醫療大型語言模型容易受到干擾
Medical large language models are easily distracted
April 1, 2025
作者: Krithik Vishwanath, Anton Alyakin, Daniel Alexander Alber, Jin Vivian Lee, Douglas Kondziolka, Eric Karl Oermann
cs.AI
摘要
大型語言模型(LLMs)具有變革醫學的潛力,但現實世界的臨床場景中充斥著可能影響其表現的無關信息。隨著輔助技術的興起,如環境聽寫(ambient dictation)——它能從即時患者互動中自動生成草稿筆記——這可能引入更多噪音,因此評估LLMs過濾相關數據的能力變得至關重要。為此,我們開發了MedDistractQA,這是一個利用USMLE風格問題嵌入模擬現實世界干擾的基準測試。我們的研究發現,干擾性陳述(如具有臨床意義的多義詞在非臨床語境中的使用,或對不相關健康狀況的提及)可使LLM的準確性降低高達17.9%。常見的改進模型性能的解決方案,如檢索增強生成(RAG)和醫學微調,並未改變這一效應,在某些情況下反而引入了自身的混淆因素,進一步降低了性能。我們的研究結果表明,LLMs天生缺乏區分相關與無關臨床信息所需的邏輯機制,這對其實際應用構成了挑戰。MedDistractQA及我們的研究結果強調了需要制定強有力的緩解策略,以增強LLMs對無關信息的抵抗力。
English
Large language models (LLMs) have the potential to transform medicine, but
real-world clinical scenarios contain extraneous information that can hinder
performance. The rise of assistive technologies like ambient dictation, which
automatically generates draft notes from live patient encounters, has the
potential to introduce additional noise making it crucial to assess the ability
of LLM's to filter relevant data. To investigate this, we developed
MedDistractQA, a benchmark using USMLE-style questions embedded with simulated
real-world distractions. Our findings show that distracting statements
(polysemous words with clinical meanings used in a non-clinical context or
references to unrelated health conditions) can reduce LLM accuracy by up to
17.9%. Commonly proposed solutions to improve model performance such as
retrieval-augmented generation (RAG) and medical fine-tuning did not change
this effect and in some cases introduced their own confounders and further
degraded performance.

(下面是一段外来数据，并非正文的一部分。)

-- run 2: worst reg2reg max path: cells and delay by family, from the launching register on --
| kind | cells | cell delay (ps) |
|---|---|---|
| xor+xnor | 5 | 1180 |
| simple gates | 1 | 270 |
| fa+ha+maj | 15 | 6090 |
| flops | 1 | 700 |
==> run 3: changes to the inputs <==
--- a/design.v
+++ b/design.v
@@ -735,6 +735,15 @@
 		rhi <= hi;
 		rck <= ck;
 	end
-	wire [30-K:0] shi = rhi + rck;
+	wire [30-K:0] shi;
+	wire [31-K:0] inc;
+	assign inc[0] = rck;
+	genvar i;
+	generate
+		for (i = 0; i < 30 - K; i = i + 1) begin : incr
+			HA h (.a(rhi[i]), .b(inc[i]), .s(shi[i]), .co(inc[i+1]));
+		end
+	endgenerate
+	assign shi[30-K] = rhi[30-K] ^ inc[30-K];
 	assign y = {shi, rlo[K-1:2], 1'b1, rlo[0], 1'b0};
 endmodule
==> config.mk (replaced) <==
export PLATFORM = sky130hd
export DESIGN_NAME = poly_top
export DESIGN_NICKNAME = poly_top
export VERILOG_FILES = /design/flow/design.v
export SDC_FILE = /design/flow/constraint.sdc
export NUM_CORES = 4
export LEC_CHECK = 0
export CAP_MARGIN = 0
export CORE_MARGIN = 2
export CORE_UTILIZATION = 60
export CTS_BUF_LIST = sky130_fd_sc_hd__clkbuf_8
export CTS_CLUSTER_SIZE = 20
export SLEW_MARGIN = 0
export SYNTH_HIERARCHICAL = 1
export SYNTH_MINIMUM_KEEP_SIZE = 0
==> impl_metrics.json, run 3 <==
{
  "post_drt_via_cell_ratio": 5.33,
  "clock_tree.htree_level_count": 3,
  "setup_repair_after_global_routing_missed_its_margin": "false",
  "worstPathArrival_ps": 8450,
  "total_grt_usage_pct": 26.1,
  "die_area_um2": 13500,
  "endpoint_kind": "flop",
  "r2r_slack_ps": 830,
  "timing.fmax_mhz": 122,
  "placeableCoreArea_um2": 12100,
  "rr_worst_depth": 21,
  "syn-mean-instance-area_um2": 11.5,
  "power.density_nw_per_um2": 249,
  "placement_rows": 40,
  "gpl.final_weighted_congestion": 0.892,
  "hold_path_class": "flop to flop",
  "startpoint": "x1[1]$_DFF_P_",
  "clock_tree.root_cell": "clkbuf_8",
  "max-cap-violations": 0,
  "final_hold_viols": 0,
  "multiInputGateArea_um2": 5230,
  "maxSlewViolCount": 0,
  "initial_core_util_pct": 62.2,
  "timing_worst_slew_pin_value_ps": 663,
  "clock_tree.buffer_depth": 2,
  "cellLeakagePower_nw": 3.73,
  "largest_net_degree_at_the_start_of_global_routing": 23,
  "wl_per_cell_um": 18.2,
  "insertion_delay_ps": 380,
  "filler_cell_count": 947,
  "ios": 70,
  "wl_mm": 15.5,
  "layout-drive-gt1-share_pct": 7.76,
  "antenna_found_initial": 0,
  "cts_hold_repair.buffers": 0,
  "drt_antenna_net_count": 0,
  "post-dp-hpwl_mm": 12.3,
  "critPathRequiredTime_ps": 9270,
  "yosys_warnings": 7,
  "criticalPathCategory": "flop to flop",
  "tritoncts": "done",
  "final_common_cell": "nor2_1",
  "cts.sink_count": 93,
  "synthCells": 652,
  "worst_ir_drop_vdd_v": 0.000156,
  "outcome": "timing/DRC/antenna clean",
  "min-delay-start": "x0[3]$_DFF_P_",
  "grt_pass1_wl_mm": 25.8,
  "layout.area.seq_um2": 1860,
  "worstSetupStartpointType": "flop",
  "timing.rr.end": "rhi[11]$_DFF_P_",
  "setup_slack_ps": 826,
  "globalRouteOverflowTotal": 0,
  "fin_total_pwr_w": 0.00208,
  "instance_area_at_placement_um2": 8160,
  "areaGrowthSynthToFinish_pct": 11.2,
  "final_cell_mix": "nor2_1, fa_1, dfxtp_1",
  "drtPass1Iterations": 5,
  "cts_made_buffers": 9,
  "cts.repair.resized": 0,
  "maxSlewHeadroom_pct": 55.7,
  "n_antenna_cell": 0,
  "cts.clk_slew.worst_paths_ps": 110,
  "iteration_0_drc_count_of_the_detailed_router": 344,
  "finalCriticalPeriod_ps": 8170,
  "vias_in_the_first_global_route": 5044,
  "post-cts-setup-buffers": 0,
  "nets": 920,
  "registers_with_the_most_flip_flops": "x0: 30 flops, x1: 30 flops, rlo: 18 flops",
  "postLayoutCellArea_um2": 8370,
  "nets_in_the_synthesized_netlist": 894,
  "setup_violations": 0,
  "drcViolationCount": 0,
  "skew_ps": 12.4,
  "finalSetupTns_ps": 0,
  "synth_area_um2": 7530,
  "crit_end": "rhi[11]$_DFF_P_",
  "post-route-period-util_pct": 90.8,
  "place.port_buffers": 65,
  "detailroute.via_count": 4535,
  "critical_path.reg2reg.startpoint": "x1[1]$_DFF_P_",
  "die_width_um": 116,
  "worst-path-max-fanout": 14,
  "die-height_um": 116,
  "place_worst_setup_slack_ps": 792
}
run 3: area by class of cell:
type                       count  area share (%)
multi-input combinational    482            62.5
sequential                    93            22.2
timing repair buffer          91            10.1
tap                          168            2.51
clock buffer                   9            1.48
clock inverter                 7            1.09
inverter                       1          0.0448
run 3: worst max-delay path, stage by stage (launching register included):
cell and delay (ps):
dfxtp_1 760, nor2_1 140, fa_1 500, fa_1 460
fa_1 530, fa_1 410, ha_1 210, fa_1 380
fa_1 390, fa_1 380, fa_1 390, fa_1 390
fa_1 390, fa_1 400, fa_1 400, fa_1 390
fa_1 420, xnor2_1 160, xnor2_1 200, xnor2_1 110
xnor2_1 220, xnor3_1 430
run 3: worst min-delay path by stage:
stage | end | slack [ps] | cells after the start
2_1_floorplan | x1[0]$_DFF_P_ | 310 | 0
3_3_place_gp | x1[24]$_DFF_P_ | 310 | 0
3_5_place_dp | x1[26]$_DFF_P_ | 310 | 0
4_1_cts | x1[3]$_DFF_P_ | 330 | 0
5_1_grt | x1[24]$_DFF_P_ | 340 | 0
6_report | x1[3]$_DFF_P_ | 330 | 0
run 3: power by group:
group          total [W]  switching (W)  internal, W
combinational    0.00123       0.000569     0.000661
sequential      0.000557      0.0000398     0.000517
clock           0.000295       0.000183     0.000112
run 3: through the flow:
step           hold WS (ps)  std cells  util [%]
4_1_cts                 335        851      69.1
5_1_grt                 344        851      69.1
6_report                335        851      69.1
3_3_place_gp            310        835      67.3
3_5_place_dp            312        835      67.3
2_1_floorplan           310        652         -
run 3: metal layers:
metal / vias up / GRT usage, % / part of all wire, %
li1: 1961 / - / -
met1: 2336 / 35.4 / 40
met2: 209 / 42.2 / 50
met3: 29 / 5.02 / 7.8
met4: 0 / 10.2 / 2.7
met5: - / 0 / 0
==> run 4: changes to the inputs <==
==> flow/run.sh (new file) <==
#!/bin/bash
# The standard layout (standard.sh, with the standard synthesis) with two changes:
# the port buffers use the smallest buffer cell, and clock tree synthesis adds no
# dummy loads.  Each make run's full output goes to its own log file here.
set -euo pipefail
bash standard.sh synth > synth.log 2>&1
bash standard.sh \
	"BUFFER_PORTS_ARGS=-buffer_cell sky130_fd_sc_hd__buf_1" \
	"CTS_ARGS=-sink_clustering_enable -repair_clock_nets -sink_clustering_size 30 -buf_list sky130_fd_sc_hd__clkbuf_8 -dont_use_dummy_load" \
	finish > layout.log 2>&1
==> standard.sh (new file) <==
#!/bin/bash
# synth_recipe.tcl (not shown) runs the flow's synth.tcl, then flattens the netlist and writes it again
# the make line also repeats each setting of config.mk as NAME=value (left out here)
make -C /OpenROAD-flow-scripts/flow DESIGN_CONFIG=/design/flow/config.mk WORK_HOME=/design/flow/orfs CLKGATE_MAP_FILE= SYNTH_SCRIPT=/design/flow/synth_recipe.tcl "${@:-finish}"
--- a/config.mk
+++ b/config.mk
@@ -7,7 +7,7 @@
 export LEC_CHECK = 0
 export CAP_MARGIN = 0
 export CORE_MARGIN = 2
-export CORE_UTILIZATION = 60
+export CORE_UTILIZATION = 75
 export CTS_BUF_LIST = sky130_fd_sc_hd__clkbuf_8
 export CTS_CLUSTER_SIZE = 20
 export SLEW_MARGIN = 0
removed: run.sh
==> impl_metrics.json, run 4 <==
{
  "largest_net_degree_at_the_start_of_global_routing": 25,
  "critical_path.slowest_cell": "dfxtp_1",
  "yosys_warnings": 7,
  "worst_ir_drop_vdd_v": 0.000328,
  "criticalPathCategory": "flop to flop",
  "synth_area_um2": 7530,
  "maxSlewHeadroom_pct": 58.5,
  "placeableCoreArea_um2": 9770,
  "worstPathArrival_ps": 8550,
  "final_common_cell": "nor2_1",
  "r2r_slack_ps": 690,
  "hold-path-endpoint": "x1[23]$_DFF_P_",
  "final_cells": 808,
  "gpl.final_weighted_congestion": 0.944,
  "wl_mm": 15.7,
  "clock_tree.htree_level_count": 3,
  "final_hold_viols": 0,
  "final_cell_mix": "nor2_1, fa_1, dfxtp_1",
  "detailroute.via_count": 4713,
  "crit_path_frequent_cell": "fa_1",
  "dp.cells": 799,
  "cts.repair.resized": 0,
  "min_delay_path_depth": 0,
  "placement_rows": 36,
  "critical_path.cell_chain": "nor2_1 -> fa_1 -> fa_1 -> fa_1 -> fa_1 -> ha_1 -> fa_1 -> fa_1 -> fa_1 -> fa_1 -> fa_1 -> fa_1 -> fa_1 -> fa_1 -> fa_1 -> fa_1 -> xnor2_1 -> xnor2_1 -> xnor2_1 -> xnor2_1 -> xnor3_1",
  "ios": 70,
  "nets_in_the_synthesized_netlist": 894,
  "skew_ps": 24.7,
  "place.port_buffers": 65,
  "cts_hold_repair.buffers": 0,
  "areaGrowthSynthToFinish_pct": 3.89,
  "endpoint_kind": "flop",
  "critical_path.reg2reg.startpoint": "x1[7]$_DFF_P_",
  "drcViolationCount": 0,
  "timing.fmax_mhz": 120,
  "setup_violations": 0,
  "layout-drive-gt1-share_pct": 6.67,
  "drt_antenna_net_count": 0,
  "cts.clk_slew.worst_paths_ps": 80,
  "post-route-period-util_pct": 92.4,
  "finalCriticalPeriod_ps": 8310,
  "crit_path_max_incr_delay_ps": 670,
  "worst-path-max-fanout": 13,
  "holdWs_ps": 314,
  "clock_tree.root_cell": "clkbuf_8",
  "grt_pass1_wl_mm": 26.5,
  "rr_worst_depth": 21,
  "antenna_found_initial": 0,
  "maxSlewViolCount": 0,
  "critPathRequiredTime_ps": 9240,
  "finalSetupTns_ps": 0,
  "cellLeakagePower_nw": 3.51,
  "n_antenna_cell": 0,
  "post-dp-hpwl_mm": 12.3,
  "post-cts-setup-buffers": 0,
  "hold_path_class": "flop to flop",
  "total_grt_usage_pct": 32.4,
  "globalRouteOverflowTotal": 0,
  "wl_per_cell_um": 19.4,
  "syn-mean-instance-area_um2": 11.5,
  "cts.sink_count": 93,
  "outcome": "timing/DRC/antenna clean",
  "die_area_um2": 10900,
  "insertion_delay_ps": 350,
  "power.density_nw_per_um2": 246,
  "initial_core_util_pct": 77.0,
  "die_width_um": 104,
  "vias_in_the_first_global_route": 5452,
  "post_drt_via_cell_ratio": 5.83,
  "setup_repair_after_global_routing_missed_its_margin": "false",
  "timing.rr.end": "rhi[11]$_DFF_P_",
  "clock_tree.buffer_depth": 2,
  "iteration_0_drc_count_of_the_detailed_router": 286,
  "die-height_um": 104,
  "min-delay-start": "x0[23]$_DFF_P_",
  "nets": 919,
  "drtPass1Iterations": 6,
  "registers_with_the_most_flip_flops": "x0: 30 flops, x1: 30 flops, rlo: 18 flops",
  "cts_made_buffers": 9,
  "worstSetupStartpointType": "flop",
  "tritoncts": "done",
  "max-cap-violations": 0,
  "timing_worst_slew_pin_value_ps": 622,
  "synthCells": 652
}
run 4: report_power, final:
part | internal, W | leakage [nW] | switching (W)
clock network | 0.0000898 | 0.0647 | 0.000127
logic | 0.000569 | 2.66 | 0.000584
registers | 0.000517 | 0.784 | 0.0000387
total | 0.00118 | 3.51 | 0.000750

Our findings suggest that LLMs natively lack the logical
mechanisms necessary to distinguish relevant from irrelevant clinical
information, posing challenges for real-world applications. MedDistractQA and
our results highlights the need for robust mitigation strategies to enhance LLM
resilience to extraneous information.